Co-founder Dhruv Kapoor on Sunday proposed a management buyout to the Singapore-based company’s board, according to the people, who asked not to be named as the matter is private. He has secured commitments from a small group of new investors including a US private equity firm, the people said.

Under the preliminary proposal, the investor group will inject $8 million in new equity in a newly incorporated entity in tranches, while the remaining assets and the old corporate entity will be liquidated in due course, according to Kapoor’s email sent to investors and seen by Bloomberg News. All outstanding debt owed to creditor Zorro Assets Ltd. will be frozen for three years, according to email. 

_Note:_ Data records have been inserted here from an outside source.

==> src/lss_map.svh <==
`ifndef LSS_MAP_SVH
`define LSS_MAP_SVH

// ----------------------------------------
// Array geometry
// ----------------------------------------
`define LSS_PIXELS 64
`define LSS_PTR_W 6
`define LSS_CNT_W 7
`define LSS_REC_W 7
`define LSS_FIFO_DEPTH 16

// ----------------------------------------
// Pulse numbers within one readout
// ----------------------------------------
`define LSS_PULSE_FIRST 7'h01
`define LSS_PULSE_LAST_PIXEL_SAMPLE_HOLD_SET 7'h01
`define LSS_PULSE_CLEAR 7'h02
`define LSS_PULSE_SNH_DROP 7'h3F
`define LSS_PULSE_LAST 7'h40

// ----------------------------------------
// Reset values
// ----------------------------------------
`define LSS_RST_SNH 1'h0
`define LSS_RST_LAST_PIXEL_SAMPLE_HOLD 1'h0
`define LSS_RST_CLEAR_N 1'h0
`define LSS_RST_PTR 6'h00

`endif

==> src/lss_pkg.sv <==
`include "lss_map.svh"

package lss_pkg;

  // ----------------------------------------
  // Sequencer states
  // ----------------------------------------
  typedef enum logic {
    LSS_TRACK,
    LSS_READ
  } lss_state_e;

  // Record per clock: {pixel 1 tracking, pixel pointer}
  typedef logic [`LSS_REC_W-1:0] lss_rec_t;

endpackage : lss_pkg

==> src/lss_stream_if.sv <==
`timescale 1ns/100ps

interface lss_stream_if;
  import lss_pkg::*;

  logic valid;
  logic ready;
  lss_rec_t data;

  modport src
  (
    output valid,
    output data,
    input ready
  );

  modport snk
  (
    input valid,
    input data,
    output ready
  );

endinterface : lss_stream_if

==> src/lss_fifo.sv <==
`timescale 1ns/100ps
`include "lss_map.svh"

module lss_fifo
  import lss_pkg::*;
#(
  parameter int WIDTH = `LSS_REC_W,
  parameter int DEPTH = `LSS_FIFO_DEPTH
)
(
  // Clock and reset
  input wire logic clk_i,
  input wire logic reset_n_i,
  // Fill side
  lss_stream_if.snk wr,
  // Drain side
  lss_stream_if.src rd
);

  localparam int AW = $clog2(DEPTH);
  localparam int CW = $clog2(DEPTH + 1);

  logic [WIDTH-1:0] mem [DEPTH];
  logic [AW-1:0] wr_ptr;
  logic [AW-1:0] rd_ptr;
  logic [CW-1:0] count;
  logic out_valid;
  logic [WIDTH-1:0] out_data;

  // ----------------------------------------
  // Handshake decode
  // ----------------------------------------
  wire mem_full = (count == CW'(DEPTH));
  wire mem_empty = (count == '0);
  wire push = wr.valid && !mem_full;
  wire pop = !mem_empty && (!out_valid || rd.ready);
  wire [CW-1:0] next_count = count + CW'(push) - CW'(pop);

  assign wr.ready = !mem_full;
  assign rd.valid = out_valid;
  assign rd.data = out_data;

  // ----------------------------------------
  // Storage and pointers
  // ----------------------------------------
  always_ff @(posedge clk_i)
  begin
    if (push)
    begin
      mem[wr_ptr] <= wr.data;
    end
  end

  always_ff @(posedge clk_i or negedge reset_n_i)
  begin
    if (!reset_n_i)
    begin
      wr_ptr <= '0;
      rd_ptr <= '0;
      count <= '0;
    end
    else
    begin
      wr_ptr <= push ? AW'(wr_ptr + 1'b1) : wr_ptr;
      rd_ptr <= pop ? AW'(rd_ptr + 1'b1) : rd_ptr;
      count <= next_count;
    end
  end

  // Registered head so the drain side sees flip-flop outputs
  always_ff @(posedge clk_i or negedge reset_n_i)
  begin
    if (!reset_n_i)
    begin
      out_valid <= 1'b0;
      out_data <= '0;
    end
    else
    begin
      out_valid <= pop || (out_valid && !rd.ready);
      out_data <= pop ? mem[rd_ptr] : out_data;
    end
  end

endmodule : lss_fifo

==> src/lss_readout.sv <==
`timescale 1ns/100ps
`include "lss_map.svh"

module lss_readout
  import lss_pkg::*;
(
  // Clock and reset
  input wire logic clk_i,
  input wire logic reset_n_i,
  // Controller inputs
  input wire logic start_integration_in_i,
  input wire logic shutter_hold_in_i,
  // Analogue switch controls
  output logic sample_hold_select_o,
  output logic last_pixel_sample_hold_o,
  output logic integrator_clear_n_o,
  output logic photodiode_connect_o,
  output logic [`LSS_PTR_W-1:0] analog_out_sel_o,
  output logic analog_out_track_o,
  // Pixel record stream to the capture side
  output logic pixel_valid_o,
  output logic [`LSS_REC_W-1:0] pixel_data_o,
  input wire logic pixel_ready_i,
  output logic pixel_fifo_ready_o
);

  lss_state_e state;
  lss_state_e next_state;
  logic [`LSS_CNT_W-1:0] pulse;
  logic rec_valid;

  lss_stream_if fill_if ();
  lss_stream_if drain_if ();

  // ----------------------------------------
  // Sequencer decode
  // ----------------------------------------
  wire start = start_integration_in_i;
  wire in_read = (state == LSS_READ);
  wire restart = start && in_read;
  wire at_last_pixel_sample_hold_set = in_read && (pulse == `LSS_PULSE_LAST_PIXEL_SAMPLE_HOLD_SET);
  wire at_clear = in_read && (pulse == `LSS_PULSE_CLEAR);
  wire at_snh_drop = in_read && (pulse == `LSS_PULSE_SNH_DROP);
  wire at_last = in_read && (pulse == `LSS_PULSE_LAST);
  wire [`LSS_CNT_W-1:0] next_pulse = start ? `LSS_PULSE_FIRST : `LSS_CNT_W'(pulse + 1'b1);
  wire [`LSS_PTR_W-1:0] read_ptr = pulse[`LSS_PTR_W-1:0];
  // Outside a run the pointer must not follow the stale pulse count
  wire park_ptr = at_last || !in_read;
  wire [`LSS_PTR_W-1:0] next_ptr = (start || park_ptr) ? `LSS_RST_PTR : read_ptr;
  wire next_track = !start && (at_last || !in_read);
  // A restart leaves the holds set so the old held values stay put
  wire next_snh = start || (sample_hold_select_o && !at_snh_drop);
  wire keep_last_pixel_sample_hold = last_pixel_sample_hold_o && (restart || !at_last);
  wire next_last_pixel_sample_hold = (at_last_pixel_sample_hold_set && !start) || keep_last_pixel_sample_hold;

  always_comb
  begin
    next_state = state;
    case (state)
      LSS_TRACK:
      begin
        if (start)
        begin
          next_state = LSS_READ;
        end
      end
      LSS_READ:
      begin
        if (at_last && !start)
        begin
          next_state = LSS_TRACK;
        end
      end
      default:
      begin
        next_state = LSS_TRACK;
      end
    endcase
  end

  // ----------------------------------------
  // Sequencer state
  // ----------------------------------------
  always_ff @(posedge clk_i or negedge reset_n_i)
  begin
    if (!reset_n_i)
    begin
      state <= LSS_TRACK;
      pulse <= '0;
    end
    else
    begin
      state <= next_state;
      pulse <= (start || in_read) ? next_pulse : pulse;
    end
  end

  // ----------------------------------------
  // Switch controls
  // ----------------------------------------
  // Clear is held low through reset so all capacitors start discharged
  always_ff @(posedge clk_i or negedge reset_n_i)
  begin
    if (!reset_n_i)
    begin
      sample_hold_select_o <= `LSS_RST_SNH;
    end
    else
    begin
      sample_hold_select_o <= next_snh;
    end
  end

  always_ff @(posedge clk_i or negedge reset_n_i)
  begin
    if (!reset_n_i)
    begin
      last_pixel_sample_hold_o <= `LSS_RST_LAST_PIXEL_SAMPLE_HOLD;
    end
    else
    begin
      last_pixel_sample_hold_o <= next_last_pixel_sample_hold;
    end
  end

  always_ff @(posedge clk_i or negedge reset_n_i)
  begin
    if (!reset_n_i)
    begin
      integrator_clear_n_o <= `LSS_RST_CLEAR_N;
    end
    else
    begin
      integrator_clear_n_o <= !(at_clear && !start);
    end
  end

  always_ff @(posedge clk_i or negedge reset_n_i)
  begin
    if (!reset_n_i)
    begin
      photodiode_connect_o <= 1'b0;
    end
    else
    begin
      photodiode_connect_o <= !shutter_hold_in_i;
    end
  end

  // ----------------------------------------
  // Output multiplexer
  // ----------------------------------------
  always_ff @(posedge clk_i or negedge reset_n_i)
  begin
    if (!reset_n_i)
    begin
      analog_out_sel_o <= `LSS_RST_PTR;
    end
    else
    begin
      analog_out_sel_o <= next_ptr;
    end
  end

  always_ff @(posedge clk_i or negedge reset_n_i)
  begin
    if (!reset_n_i)
    begin
      analog_out_track_o <= 1'b1;
    end
    else
    begin
      analog_out_track_o <= next_track;
    end
  end

  always_ff @(posedge clk_i or negedge reset_n_i)
  begin
    if (!reset_n_i)
    begin
      rec_valid <= 1'b0;
    end
    else
    begin
      rec_valid <= 1'b1;
    end
  end

  // ----------------------------------------
  // Record stream
  // ----------------------------------------
  // The analogue sequence cannot pause, so a full FIFO drops records;
  // the capture side watches pixel_fifo_ready_o to notice that.
  assign fill_if.valid = rec_valid;
  assign fill_if.data = {analog_out_track_o, analog_out_sel_o};
  assign drain_if.ready = pixel_ready_i;
  assign pixel_valid_o = drain_if.valid;
  assign pixel_data_o = drain_if.data;

  always_ff @(posedge clk_i or negedge reset_n_i)
  begin
    if (!reset_n_i)
    begin
      pixel_fifo_ready_o <= 1'b1;
    end
    else
    begin
      pixel_fifo_ready_o <= fill_if.ready;
    end
  end

  lss_fifo #(
    .WIDTH(`LSS_REC_W),
    .DEPTH(`LSS_FIFO_DEPTH)
  ) u_fifo (
    .clk_i(clk_i),
    .reset_n_i(reset_n_i),
    .wr(fill_if.snk),
    .rd(drain_if.src)
  );

endmodule : lss_readout

==> config.mk <==
export PLATFORM = sky130hd
export DESIGN_NAME = lss_readout
export DESIGN_NICKNAME = d
export VERILOG_FILES = /design/src/lss_pkg.sv /design/src/lss_stream_if.sv /design/src/lss_fifo.sv /design/src/lss_readout.sv
export VERILOG_INCLUDE_DIRS = /design/src
export SDC_FILE = /design/constraint.sdc
export NUM_CORES = 1
export LEC_CHECK = 0
export BUFFER_PORTS_ARGS = -buffer_cell sky130_fd_sc_hd__buf_2
export CORE_ASPECT_RATIO = 1.5
export CORE_MARGIN = 4
export CORE_UTILIZATION = 46
export DETAILED_ROUTE_END_ITERATION = 8
export GPL_ROUTABILITY_DRIVEN = 0
export MAX_ROUTING_LAYER = met4
export PLACE_DENSITY = 0.62
export SYNTH_ARGS = -nofsm -noshare
export SYNTH_HDL_FRONTEND = slang
export SYNTH_SLANG_ARGS = --single-unit
==> constraint.sdc <==
create_clock -name clk_i -period 6.3 [get_ports clk_i]
set_input_delay 0.945 -clock clk_i [delete_from_list [all_inputs] [get_ports clk_i]]
set_output_delay 0.945 -clock clk_i [all_outputs]
set_load 0.01 [all_outputs]
## Yosys cells after proc, flatten, opt, wreduce, memory -nomap -nowiden

Memories as Yosys holds them, arrays and structs flattened. A register that Yosys moved wholly into a read port is not among the register bits.
Index checks and enable logic that the tools add are counted.

| word-level totals | value |
|---|---|
| register bits | 35 |
| bits in latches | 0 |
| memory bits (writable) | 112 |
| bits in read-only memories | 0 |
| output and inout bits | 20 |
| word-level logic and storage cells | 67 |
| memories | 1 |

Memories:

| memory | depth | width | rd ports | clocked after Yosys merged registers in | write ports | line | source |
|---|---|---|---|---|---|---|---|
| u_fifo.mem | 16 | 7 | 1 | 1 | 1 | lss_fifo.sv:23 | `logic [WIDTH-1:0] mem [DEPTH];` |

| cells by class | value |
|---|---|
| add/sub/neg operators | 5 |
| multiply operators | 0 |
| div/mod/pow operators | 0 |
| magnitude comparators | 0 |
| equality and inequality tests | 5 |
| shift operators | 0 |
| mux-type cells | 7 |
| bitwise operators | 1 |
| reductions and logical operators | 34 |

Operators with widths:

| cell | number |
|---|---|
| 1-bit logical AND | 14 |
| 1-bit zero test | 11 |
| 4-bit by 1-bit adder with 4-bit output, second input constant | 2 |
| 1-bit logical OR | 8 |
| 7-bit by 1-bit adder with 7-bit output, second input constant | 1 |
| 7-bit by 1-bit == test with 1-bit output, second input constant | 1 |
| 7-bit by 2-bit == test with 1-bit output, second input constant | 1 |
| 7-bit by 6-bit == test with 1-bit output, second input constant | 1 |
| 7-bit == test, second input constant | 1 |
| 7-bit two-way mux | 1 |
| 6-bit two-way mux | 1 |
| 5-bit by 1-bit adder with 5-bit output | 1 |
| 5-bit == test, second input constant | 1 |
| 5-bit zero test | 1 |
| 5-bit by 1-bit subtractor with 5-bit output | 1 |
| 1-bit two-way mux | 4 |
| 1-bit case mux with 2 select lines | 1 |
| 1-bit NOT | 1 |

## Depth between registers and ports, before layout

| depth | value |
|---|---|
| depth after elaboration | 6 |
| depth in mapped cells | 15 |
| gate-level depth less buffers | 14 |

## Modules after synthesis

Synthesis repeated with hierarchy kept, for this count alone.

| second synthesis, totals | value |
|---|---|
| cell total of the unflattened synthesis | 351 |
| area total of the unflattened synthesis | 6258.5 um^2 |

Modules (own cells, without submodules):

| module | times used | cells an instance | area each (um^2) |
|---|---|---|---|
| lss_fifo | 1 | 282 | 5405.2 |
| lss_readout | 1 | 69 | 853.3 |

## Worst setup path after synthesis

No wires, ideal clock.

| path | value |
|---|---|
| path type | input to register |
| start point | input port pixel_ready_i |
| end point | register u_fifo.count[4] |
| setup time | 80 ps |
| arrival time | 2585 ps |
| data required time | 6220 ps |
| slack | 3636 ps |
| stages on the path | 13 |
| cell sequence | inv_1 -> a21o_1 -> buf_2 -> inv_1 -> ha_1 -> inv_1 -> ha_1 -> inv_1 -> fa_1 -> inv_1 -> a21oi_1 -> o21bai_1 -> xnor2_1 |

| on the way | value |
|---|---|
| cells in the longest elaborated chain, start to end | 3 |

Ends and longest elaborated chain:

| what | line | source |
|---|---|---|
| start, declared | lss_readout.sv:23 | `input wire logic pixel_ready_i,` |
| 1-bit logical OR | lss_fifo.sv:36 | `wire pop = !mem_empty && (!out_valid \|\| rd.ready);` |
| 1-bit logical AND | lss_fifo.sv:36 |  |
| named net u_fifo.pop | lss_fifo.sv:36 |  |
| 5-bit by 1-bit subtractor with 5-bit output | lss_fifo.sv:37 | `wire [CW-1:0] next_count = count + CW'(push) - CW'(pop);` |
| named net u_fifo.next_count[4] | lss_fifo.sv:37 |  |
| end signal, assigned | lss_fifo.sv:66 | `count <= next_count;` |
| end, declared | lss_fifo.sv:26 | `logic [CW-1:0] count;` |

The timed path passes the listed nets, and every way through them passes these cells.
A chain may end at the register's enable or synchronous reset.

## Worst setup path in the final report

| path | value |
|---|---|
| start point | register u_fifo.count[2] |
| end point | register u_fifo.count[4] |

RTL lines:

| what | line | source |
|---|---|---|
| 5-bit zero test | lss_fifo.sv:34 | `wire mem_empty = (count == '0);` |
| 1-bit zero test | lss_fifo.sv:36 |  |
| 1-bit logical AND | lss_fifo.sv:36 |  |
| named net u_fifo.pop | lss_fifo.sv:36 |  |
| 5-bit by 1-bit subtractor with 5-bit output | lss_fifo.sv:37 |  |
| named net u_fifo.next_count[4] | lss_fifo.sv:37 |  |

The timed path passes the listed nets, and every way through them passes these cells.

==> results.sh <==
export IMPL_synthCells=353
export IMPL_final_min_clock_period_ns=3.12
export IMPL_holdWs_ns=0.474
export IMPL_power_density_mw_per_mm2=444
export IMPL_antenna_found_initial=0
export IMPL_grt_overflow=0
export IMPL_drive_gt1_frac=0.213
export IMPL_crit_path_end_kind="register"
export IMPL_max_slew_margin_rel=0.205
export IMPL_ios=25
export IMPL_worstPathMaxFanout=17
export IMPL_skew_ns=0.00929
export IMPL_dp_hpwl_mm=7.77
export IMPL_ctsHtreeMaxLevel=4
export IMPL_drt_pass1_iterations=4
export IMPL_drv_slew=0
export IMPL_syn_area_mm2=0.00624
export IMPL_synth_fp_nets=374
export IMPL_synthArstFlopShare=0.273
export IMPL_period_share=0.495
export IMPL_fin_tns_setup_ns=0
export IMPL_viasPerCell=5.44
export IMPL_worstPathCellList="inv_1 -> ha_1 -> nor4b_1 -> a21o_1 -> inv_1 -> ha_1 -> inv_1 -> ha_1 -> inv_1 -> fa_1 -> inv_1 -> a21oi_1 -> o21bai_1 -> xnor2_1"
export IMPL_finalNetCount=407
export IMPL_finish_utilization=0.539
export IMPL_ys_seq_area_frac=0.708
export IMPL_clockRootBuffer="clkbuf_16"
export IMPL_crit_path_top_delay_cell="a21o_1"
export IMPL_synth_area_per_cell_um2=17.7
export IMPL_finalPower_mw=3.15
export IMPL_ys_types=43
export IMPL_status="finished, final reports clean"
export IMPL_die_h_um=151
export IMPL_fmax_mhz=321
export IMPL_clockBufferDepth=2
export IMPL_post_cts_buffers=0
export IMPL_cts_tree="built"
export IMPL_tightest_slew_ns=1.18
export IMPL_die_w_um=103
export IMPL_design_area_mm2=0.00708
export IMPL_vias=3033
export IMPL_cts_resized_gates=0
export IMPL_ir_worst_vdd_uv=224
export IMPL_required_ns=6.64
export IMPL_n_antenna_cell=0
export IMPL_ys_ff_latch=154
export IMPL_drt_iter0_markers=203
export IMPL_place_area_mm2=0.00649
export IMPL_cp_arrival_ns=3.46
export IMPL_cp_slowest_stage_delay_ns=0.51
export IMPL_track_usage=0.172
export IMPL_numCtsBuffers=17
export IMPL_grt_pass1_vias=3249
export IMPL_initial_core_util=0.475
export IMPL_path_class="reg2reg"
export IMPL_dieArea_mm2=0.0155
export IMPL_std_cell_rows=51
export IMPL_grt_pass1_wl_mm=18.5
export IMPL_synth_edf_count=112
export IMPL_ant_nets=0
export IMPL_grt_max_degree=43
export IMPL_routedWlPerCell_um=20.8
export IMPL_crit_family="adder cells"
export IMPL_drc=0
export IMPL_ys_warn_count=0
export IMPL_rsz0062_at_grt="no"
export IMPL_crit_buf_inv=5
export IMPL_start_kind="register"
export IMPL_max_cap_viol_count=0
export IMPL_hold_buffers=0
export IMPL_core_area_mm2=0.0131
export IMPL_path_clk_slew_ns=0.06
export IMPL_cts_sinks=154
export IMPL_synthFlopType="edfxtp_1"
export IMPL_finalHoldViolCount=0
export IMPL_cp_common_cell="inv_1"
export IMPL_setup_viol=0
export IMPL_hp_class="reg2reg"
export IMPL_syn_to_final_growth_pct=13.5
export IMPL_wl_mm=11.6
export IMPL_port_buffers=24
export IMPL_clock_latency_ns=0.42
export IMPL_p_leak_nw=2.67
where the power goes:
part,internal [mW],leakage [nW],switching [mW]
combinational,0.379,0.859,0.405
sequential,1.24,1.52,0.123
clock,0.608,0.298,0.390
state kept, by name, summed over array words and instances, names as in the netlist, 4 cells and up:
name	flops
u_fifo.wr_ptr	4
pulse	7
u_fifo.rd.data	7
u_fifo.rd_ptr	4
u_fifo.mem	112
u_fifo.count	5
analog_out_sel_o	6
cell families (layout without fill, tap and decap cells):
family / count (synthesis) / in the layout / synth area share
flip-flops: 154 / 154 / 0.708
AND/OR/NAND/NOR: 57 / 57 / 0.0509
buffers and inverters: 39 / 85 / 0.0323
AO/OA/AOI/OAI: 36 / 36 / 0.0383
multiplexers: 36 / 36 / 0.117
adder cells (fa/ha/maj): 16 / 16 / 0.0333
XOR/XNOR: 14 / 14 / 0.0197
other: 1 / 1 / 0.000601
layout by cell type, fill, tap and decap left out, types with 4 or more instances in the layout:
cell type	instances
xor2_1	5
clkbuf_16	20
mux4_2	23
xnor2_1	9
buf_2	24
ha_1	15
inv_4	4
mux2i_1	8
nor4_1	5
inv_1	22
a21o_1	10
dfrtp_1	40
a211oi_1	6
o21ai_0	5
buf_4	6
o22ai_1	6
edfxtp_1	112
nand4_1	4
mux4_1	5
a21oi_1	5
and2_1	12
nand2_1	11
nor2_1	8
per-stage QoR:
step	worst slack (ns)	std cells
after floorplan	3.64	353
after global placement	3.12	526
after detailed placement	3.08	526
after CTS	3.19	558
after global routing	2.90	558
final	3.18	558
final timing paths:
check                                  start                   end  slack, ns  cells after the start
min                        u_fifo.rd.data[0]     u_fifo.rd.data[0]       0.47                      1
max reg2reg                  u_fifo.count[2]       u_fifo.count[4]       3.18                     14
max                          u_fifo.count[2]       u_fifo.count[4]       3.18                     14
min reg2reg                u_fifo.rd.data[0]     u_fifo.rd.data[0]       0.47                      1
min in group asynchronous          reset_n_i  photodiode_connect_o       0.68                      1
max in group asynchronous          reset_n_i   analog_out_sel_o[2]       5.03                      1
Yosys cell counts (3+ instances only):
library cell / number / share of area
xnor2_1: 9 / 0.013
nand2_1: 11 / 0.0066
ha_1: 15 / 0.030
nor4_1: 5 / 0.0050
mux4_2: 23 / 0.083
and2_1: 12 / 0.012
buf_4: 3 / 0.0036
nand4_1: 4 / 0.0040
o22ai_1: 6 / 0.0060
nor2_1: 8 / 0.0048
dfrtp_1: 40 / 0.16
nand3_1: 3 / 0.0024
buf_2: 4 / 0.0032
o21ai_0: 5 / 0.0040
a211oi_1: 6 / 0.0072
mux2i_1: 8 / 0.013
clkbuf_1: 4 / 0.0024
inv_1: 22 / 0.013
a21o_1: 10 / 0.012
buf_6: 3 / 0.0054
xor2_1: 5 / 0.0070
mux4_1: 5 / 0.021
a21oi_1: 5 / 0.0040
edfxtp_1: 112 / 0.54
per-layer routing:
layer,GRT usage,up-vias,share of wire
li1,-,1409,-
met1,0.202,1543,0.39
met2,0.292,62,0.55
met3,0.0366,19,0.038
met4,0.0596,0,0.016
met5,-,-,0
final cells by class:
cell class	count	area, µm²
Fill cell	1053	6060
Sequential cell	154	4420
Multi-Input combinational cell	160	1620
Clock buffer	25	549
Tap cell	159	199
Timing Repair Buffer	30	165
Inverter	23	86.3
Clock inverter	7	46.3
Note: power is estimated with default switching activity, not from simulation.
**config.mk**
```make
export PLATFORM = sky130hd
export DESIGN_NAME = timer_window_capture_ppg
export DESIGN_NICKNAME = d
export VERILOG_FILES = /design/src/hdl/input_edge.v /design/src/hdl/source_prescaler.v /design/src/hdl/timer_window_capture_ppg.v
export VERILOG_INCLUDE_DIRS = /design/src /design/src/shared
export SDC_FILE = /design/constraint.sdc
export NUM_CORES = 1
export LEC_CHECK = 0
export BUFFER_PORTS_ARGS = -buffer_cell sky130_fd_sc_hd__buf_2
export CELL_PAD_IN_SITES_DETAIL_PLACEMENT = 0
export CELL_PAD_IN_SITES_GLOBAL_PLACEMENT = 2
export CORE_ASPECT_RATIO = 0.8
export CORE_MARGIN = 8
export CORE_UTILIZATION = 37
export CTS_BUF_LIST = sky130_fd_sc_hd__clkbuf_16
export DETAILED_ROUTE_END_ITERATION = 12
export PLACE_DENSITY_LB_ADDON = 0.08
export SLEW_MARGIN = 5
export SYNTH_ARGS = -nofsm -noshare
export SYNTH_HDL_FRONTEND = slang
export SYNTH_SLANG_ARGS = --single-unit
```
**constraint.sdc**
```tcl
create_clock -name aclk -period 6.6 [get_ports aclk]
set_input_delay 0.66 -clock aclk [delete_from_list [all_inputs] [get_ports aclk]]
set_output_delay 0.66 -clock aclk [all_outputs]
set_load 0.02 [all_outputs]
```
File: src/pdrc_pkg.sv
package pdrc_pkg;
   // power mode field encodings
   localparam logic [1:0] pdrc_mode_active0 = 2'h0;
   localparam logic [1:0] pdrc_mode_idle = 2'h1;
   localparam logic [1:0] pdrc_mode_sleep_indicator_out = 2'h2;
   localparam logic [1:0] pdrc_mode_active3 = 2'h3;
   localparam logic [1:0] pdrc_mode_reset = 2'h0;
   // reset input must stand this many input clock cycles
   localparam int pdrc_reset_min_cycles = 16;
   localparam logic [4:0] pdrc_reset_cnt_max = 5'h10;
   // phase generator state codes
   localparam logic [1:0] pdrc_ph_st0 = 2'h0;
   localparam logic [1:0] pdrc_ph_st1 = 2'h1;
   localparam logic [1:0] pdrc_ph_st3 = 2'h3;
   // prescaler and baud divider defaults
   localparam logic [8:0] pdrc_psc_div = 9'h001;
   localparam logic [7:0] pdrc_baud_div = 8'h07;
endpackage : pdrc_pkg

File: src/pdrc_if.sv
`timescale 1ns/10ps
interface pdrc_if;
   logic sleep_indicator_out;
   logic reset_out;
   logic dma_req;
   logic hold_req;
   logic refresh_req;
   logic dma_grant;
   logic hold_grant;
   logic refresh_ack;
   logic wake_int;
   logic wake_nmi;
   logic system_mgmt_irq_n;
   logic data_in;
   logic data_out;
   logic data_oe;
   modport dev (
      output sleep_indicator_out,
      input reset_out,
      input dma_req,
      input hold_req,
      input refresh_req,
      output dma_grant,
      output hold_grant,
      output refresh_ack,
      input wake_int,
      input wake_nmi,
      input system_mgmt_irq_n,
      input data_in,
      output data_out,
      output data_oe
   );
   modport sys (
      input sleep_indicator_out,
      output reset_out,
      output dma_req,
      output hold_req,
      output refresh_req,
      input dma_grant,
      input hold_grant,
      input refresh_ack,
      output wake_int,
      output wake_nmi,
      output system_mgmt_irq_n,
      output data_in,
      input data_out,
      input data_oe
   );
endinterface : pdrc_if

The move comes as Zilingo’s board is scheduled to meet on Monday to discuss the future of the company, according to people with knowledge of the matter. Allegations of financial irregularities in March prompted an investigation into the company, valued at $970 million in 2019, and led to the dismissal of co-founder Ankiti Bose as chief executive officer in May. Her ouster plunged the once high-flying startup into crisis and sent shockwaves through Singapore’s technology industry.

Read more: Zilingo Board Said to Approve Debt Repayment to Creditors

(Updates with industry context in fourth paragraph. A previous version of this story was corrected to amend the spelling of co-founder’s name.)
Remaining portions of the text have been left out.